Why is the clavicle, as well as the skull vault, particularly sensitive to MSX2 dosage? Evolutionary origins could provide clues. The flat bones of the skull are dermal bones that ossify intramembranously—they are traced back to the extensive exoskeletal armour that encased many early vertebrates.13 The mammalian clavicle is believed to be the sole exoskeletal remnant in the pectoral girdle14 (once braced by an arch of dermal elements and, in fact, connected to the skull in early fishes, the pectoral girdle is now dominated by endoskeletal elements in modern tetrapods). A uniform intramembranous pattern of ossification, as in the avian equivalent—the furcula—would therefore appear plausible. However, the mammalian clavicle is a unique amalgamation, developing from two centres15: the medial part ossifies endochondrally, while the lateral part ossifies intramembranously, the two segments being separated by a growth plate.

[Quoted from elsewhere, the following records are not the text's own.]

--- config.mk ---
export PLATFORM = sky130hd
export DESIGN_NAME = game_sync_multi
export DESIGN_NICKNAME = d
export VERILOG_FILES = /design/src/rtl/game_sync_multi.sv
export SDC_FILE = /design/constraint.sdc
export NUM_CORES = 1
export LEC_CHECK = 0
export ABC_AREA = 1
export CORE_MARGIN = 1
export CORE_UTILIZATION = 39
export DETAILED_ROUTE_END_ITERATION = 10
export DONT_BUFFER_PORTS = 1
export MAX_ROUTING_LAYER = met4
export PLACE_DENSITY = 0.52
export SLEW_MARGIN = 10
export SYNTH_ARGS = -nofsm -noshare
export SYNTH_HDL_FRONTEND = slang
export SYNTH_SLANG_ARGS = --single-unit
--- constraint.sdc ---
create_clock -name clk -period 3.46 [get_ports clk]
set_clock_uncertainty 0.15 [all_clocks]
set_input_delay 0.692 -clock clk [delete_from_list [all_inputs] [get_ports clk]]
set_output_delay 0.692 -clock clk [all_outputs]
set_load 0.005 [all_outputs]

The tapered lateral ends of the clavicles in the present PFMCCD family indicate that correct dosage of MSX2 (as well as CBFA1) is important for intramembranous ossification in the clavicle. However, our observation of additional modelling defects of the central and medial clavicular elements (Figure 2) indicates either a coexisting problem with endochondral ossification, or that in humans, the dichotomy in the developmental origins of the medial and lateral parts of the clavicles is not clearcut. In mice, a generalised deficiency of endochondral ossification was observed only in homozygous null Msx2 mutants.16

Both the clinical observations and the molecular analysis support a modification of the current designation of PFMCCD: PFM with clavicular hypoplasia (PFMCH), the term used by Golabi et al,12 would be a better descriptor. Given the mild clavicular involvement in our family, which was difficult to assess on physical examination, this finding may be more commonly associated with PFM than currently realised, and may possibly be characteristic of individuals with MSX2 rather than ALX4 mutations. A more careful examination of the clavicles in cases with apparently isolated PFM, and molecular analysis of other families diagnosed with PFMCH will help to clarify these issues.